(Collected data entries)

# # # # # # #

### src/design/rtc_control_status.sv
// Chosen here: register access over Wishbone.
`timescale 1ns/1ps
`include "rtc_ctrl_params.svh"

module rtc_control_status #(
   parameter int ADR_W = 10   // Wishbone byte address width
) (
   // ==================================================
   // Clock and resets
   // ==================================================
   input  wire logic             clk_i,          // System clock, 20 MHz
   input  wire logic             rst_i,          // System reset, sync
   input  wire logic             por_i,          // Power-on reset, sync
   // ==================================================
   // Wishbone slave
   // ==================================================
   input  wire logic             wb_cyc_i,       // Bus cycle
   input  wire logic             wb_stb_i,       // Strobe
   input  wire logic             wb_we_i,        // Write enable
   input  wire logic [ADR_W-1:0] wb_adr_i,       // Byte address
   input  wire logic [3:0]       wb_sel_i,       // Byte lanes
   input  wire logic [31:0]      wb_dat_i,       // Write data
   output logic      [31:0]      wb_dat_o,       // Read data
   output logic                  wb_ack_o,       // Acknowledge
   // ==================================================
   // Time sources
   // ==================================================
   input  wire logic             xtal_clk_i,     // 32768 Hz crystal output
   input  wire logic             line_freq_i,    // Power-line input
   output logic                  osc_enable_o,   // Crystal oscillator on
   // ==================================================
   // Count and alarm side
   // ==================================================
   input  wire logic [3:0]       field_match_i,  // Per-field equality
   input  wire logic             wake_reset_i,   // Sleep recovery reset
   output logic                  count_tick_o,   // One-second increment
   output logic                  count_write_permit_o, // Count writes ok
   output logic                  bcd_mode_o,     // Decimal counting
   output logic      [3:0]       match_enable_o, // Alarm field enables
   output logic                  alarm_irq_o     // Alarm request
);

   // ==================================================
   // Register state
   // ==================================================
   logic       alarm_reg;        // Pending alarm flag
   logic       int_en_reg;       // Alarm interrupt enable
   logic       bcd_reg;          // Decimal count select
   logic       src_sel_reg;      // Time source select
   logic       mains_rate_reg;   // Mains rate select
   logic       sleep_cause_reg;  // Alarm caused the wake
   logic       unlock_reg;       // Count write permit
   logic       unlock_d_reg;     // Permit of last cycle
   logic [3:0] match_en_reg;     // Per-field alarm enables
   logic       tick_d_reg;       // Count increment landed

   // ==================================================
   // Bus decode
   // ==================================================
   logic       req;              // Live request, not yet answered
   logic       hit_ctrl;         // Control register selected
   logic       hit_match;        // Match control selected
   logic       wr_ctrl;          // Accepted control write
   logic       wr_match;         // Accepted match write
   logic       rd_ctrl;          // Accepted control read
   logic [7:0] ctrl_view;        // Control byte as read
   logic [7:0] wdat;             // Low write lane

   // A request is taken on the edge that raises ack
   assign req       = wb_cyc_i & wb_stb_i & ~wb_ack_o;
   assign hit_ctrl  = (wb_adr_i[ADR_W-1:2] == (ADR_W-2)'(`RTC_CONTROL_IDX))
                      & (wb_adr_i[1:0] == 2'h0);
   assign hit_match = (wb_adr_i[ADR_W-1:2] == (ADR_W-2)'(`RTC_ALARM_MATCH_IDX))
                      & (wb_adr_i[1:0] == 2'h0);
   // Only lane 0 carries the byte wide registers
   assign wr_ctrl   = req & wb_we_i & hit_ctrl & wb_sel_i[0];
   assign wr_match  = req & wb_we_i & hit_match & wb_sel_i[0];
   // Reads clear flags whatever the lanes, the access itself counts
   assign rd_ctrl   = req & ~wb_we_i & hit_ctrl;
   assign wdat      = wb_dat_i[7:0];

   // ==================================================
   // Time base
   // ==================================================
   logic                   xtal_rise;   // Accepted crystal edge
   logic                   line_rise;   // Accepted line edge
   logic                   step;        // Edge of chosen source
   logic                   sec_tick;    // One second elapsed
   rtc_ctrl_pkg::prescale_t divisor;    // Edges per second

   // Both pins are outside this clock domain
   pin_sync3 u_xtal_sync (
      .clk_i  (clk_i),
      .rst_i  (por_i),
      .pin_i  (xtal_clk_i),
      .rise_o (xtal_rise)
   );

   pin_sync3 u_line_sync (
      .clk_i  (clk_i),
      .rst_i  (por_i),
      .pin_i  (line_freq_i),
      .rise_o (line_rise)
   );

   // Pick edge stream and divisor from the source bits
   always_comb begin
      if (src_sel_reg == rtc_ctrl_pkg::SRC_LINE) begin
         step = line_rise;
         if (mains_rate_reg == rtc_ctrl_pkg::MAINS_50) begin
            divisor = `RTC_MAINS_50_HZ;
         end else begin
            divisor = `RTC_MAINS_60_HZ;
         end
      end else begin
         // Crystal edges ignored while the line is chosen
         step    = xtal_rise;
         divisor = `RTC_XTAL_HZ;
      end
   end

   // Any control write restarts the divide for alignment
   rtc_prescaler #(
      .W (16)
   ) u_prescaler (
      .clk_i     (clk_i),
      .rst_i     (por_i),
      .clear_i   (wr_ctrl),
      .step_i    (step),
      .divisor_i (divisor),
      .tick_o    (sec_tick)
   );

   // ==================================================
   // Alarm condition
   // ==================================================
   logic [3:0] field_ok;     // Field passes or is not watched
   logic       alarm_cond;   // Every watched field matches
   logic       eval_now;     // Moment to look at the condition

   // A field outside the enable mask never blocks the alarm
   genvar g;
   generate
      for (g = 0; g < 4; g++) begin : g_field
         assign field_ok[g] = ~match_en_reg[g] | field_match_i[g];
      end
   endgenerate

   // With no field enabled the alarm stays silent
   assign alarm_cond = (|match_en_reg) & (&field_ok);

   // Counts settle one cycle after the tick, so look then.
   // Locking also triggers a look, catching a fresh set time.
   assign eval_now = tick_d_reg | (unlock_d_reg & ~unlock_reg);

   // ==================================================
   // Alarm flag
   // ==================================================
   // Survives system reset; of the two resets only power-on clears it.
   // Set beats a clearing read in the same cycle.
   always_ff @(posedge clk_i) begin
      if (por_i) begin
         alarm_reg <= 1'b0;
      end else if (eval_now && alarm_cond) begin
         alarm_reg <= 1'b1;
      end else if (rd_ctrl) begin
         alarm_reg <= 1'b0;
      end
   end

   // ==================================================
   // Bits that system reset defines
   // ==================================================
   always_ff @(posedge clk_i) begin
      if (por_i || rst_i) begin
         int_en_reg <= `RTC_RST_INT_EN;
         unlock_reg <= `RTC_RST_UNLOCK;
      end else if (wr_ctrl) begin
         int_en_reg <= wdat[`RTC_BIT_INT_EN];
         unlock_reg <= wdat[`RTC_BIT_UNLOCK];
      end
   end

   // ==================================================
   // Bits that system reset leaves alone
   // ==================================================
   always_ff @(posedge clk_i) begin
      if (por_i) begin
         bcd_reg        <= 1'b0;
         src_sel_reg    <= rtc_ctrl_pkg::SRC_XTAL;
         mains_rate_reg <= rtc_ctrl_pkg::MAINS_60;
      end else if (wr_ctrl) begin
         // No rst_i term here on purpose
         bcd_reg        <= wdat[`RTC_BIT_BCD];
         src_sel_reg    <= wdat[`RTC_BIT_SRC_SEL];
         mains_rate_reg <= wdat[`RTC_BIT_MAINS_RATE];
      end
   end

   // ==================================================
   // Sleep recovery cause
   // ==================================================
   // Captured when the wake reset fires; rst_i does not touch
   // it, so software can read it once running again.
   always_ff @(posedge clk_i) begin
      if (por_i) begin
         sleep_cause_reg <= 1'b0;
      end else if (wake_reset_i) begin
         sleep_cause_reg <= alarm_reg;
      end else if (rd_ctrl) begin
         sleep_cause_reg <= 1'b0;
      end
   end

   // ==================================================
   // Alarm match enables
   // ==================================================
   always_ff @(posedge clk_i) begin
      if (por_i || rst_i) begin
         match_en_reg <= `RTC_RST_MATCH_EN;
      end else if (wr_match) begin
         match_en_reg <= wdat[3:0];
      end
   end

   // ==================================================
   // Event history
   // ==================================================
   always_ff @(posedge clk_i) begin
      if (por_i) begin
         unlock_d_reg <= `RTC_RST_UNLOCK;
         tick_d_reg   <= 1'b0;
      end else begin
         unlock_d_reg <= unlock_reg;
         tick_d_reg   <= count_tick_o;
      end
   end

   // ==================================================
   // Outputs toward count and alarm registers
   // ==================================================
   // Tick is swallowed while counts are open for writing
   always_ff @(posedge clk_i) begin
      if (por_i || rst_i) begin
         count_tick_o <= 1'b0;
      end else begin
         count_tick_o <= sec_tick & ~unlock_reg;
      end
   end

   // Mirrors of control bits, each its own flop
   always_ff @(posedge clk_i) begin
      if (por_i) begin
         osc_enable_o         <= 1'b1;
         count_write_permit_o <= `RTC_RST_UNLOCK;
         bcd_mode_o           <= 1'b0;
         match_enable_o       <= `RTC_RST_MATCH_EN;
      end else begin
         osc_enable_o         <= ~src_sel_reg;
         // Same permit gates century and alarm weekday writes
         count_write_permit_o <= unlock_reg;
         bcd_mode_o           <= bcd_reg;
         match_enable_o       <= match_en_reg;
      end
   end

   // Request withdrawn the cycle after a clearing read
   always_ff @(posedge clk_i) begin
      if (por_i || rst_i) begin
         alarm_irq_o <= 1'b0;
      end else begin
         alarm_irq_o <= alarm_reg & int_en_reg;
      end
   end

   // ==================================================
   // Read view
   // ==================================================
   // Alarm, reserved and cause bits take no write data
   always_comb begin
      ctrl_view                       = 8'h00;
      ctrl_view[`RTC_BIT_ALARM]       = alarm_reg;
      ctrl_view[`RTC_BIT_INT_EN]      = int_en_reg;
      ctrl_view[`RTC_BIT_BCD]         = bcd_reg;
      ctrl_view[`RTC_BIT_SRC_SEL]     = src_sel_reg;
      ctrl_view[`RTC_BIT_MAINS_RATE]  = mains_rate_reg;
      ctrl_view[`RTC_BIT_RSVD]        = `RTC_RSVD_VALUE;
      ctrl_view[`RTC_BIT_SLEEP_CAUSE] = sleep_cause_reg;
      ctrl_view[`RTC_BIT_UNLOCK]      = unlock_reg;
   end

   // ==================================================
   // Wishbone answer
   // ==================================================
   // One wait state: ack one edge after the request, then
   // low for a cycle even if the master keeps stb up.
   always_ff @(posedge clk_i) begin
      if (por_i || rst_i) begin
         wb_ack_o <= 1'b0;
      end else begin
         wb_ack_o <= req;
      end
   end

   // Data taken at the same edge; unmapped reads give zero
   always_ff @(posedge clk_i) begin
      if (por_i || rst_i) begin
         wb_dat_o <= 32'h0000_0000;
      end else if (req && !wb_we_i) begin
         if (hit_ctrl) begin
            wb_dat_o <= {24'h00_0000, ctrl_view};
         end else if (hit_match) begin
            wb_dat_o <= {28'h000_0000, match_en_reg};
         end else begin
            wb_dat_o <= 32'h0000_0000;
         end
      end else begin
         wb_dat_o <= 32'h0000_0000;
      end
   end

endmodule : rtc_control_status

# # # # # # #

### TASK OBJECTIVE
Above are some records. Copy each of their lines that holds the string "writes".

### COMPLETED TASK
   output logic                  count_write_permit_o, // Count writes ok
         // Same permit gates century and alarm weekday writes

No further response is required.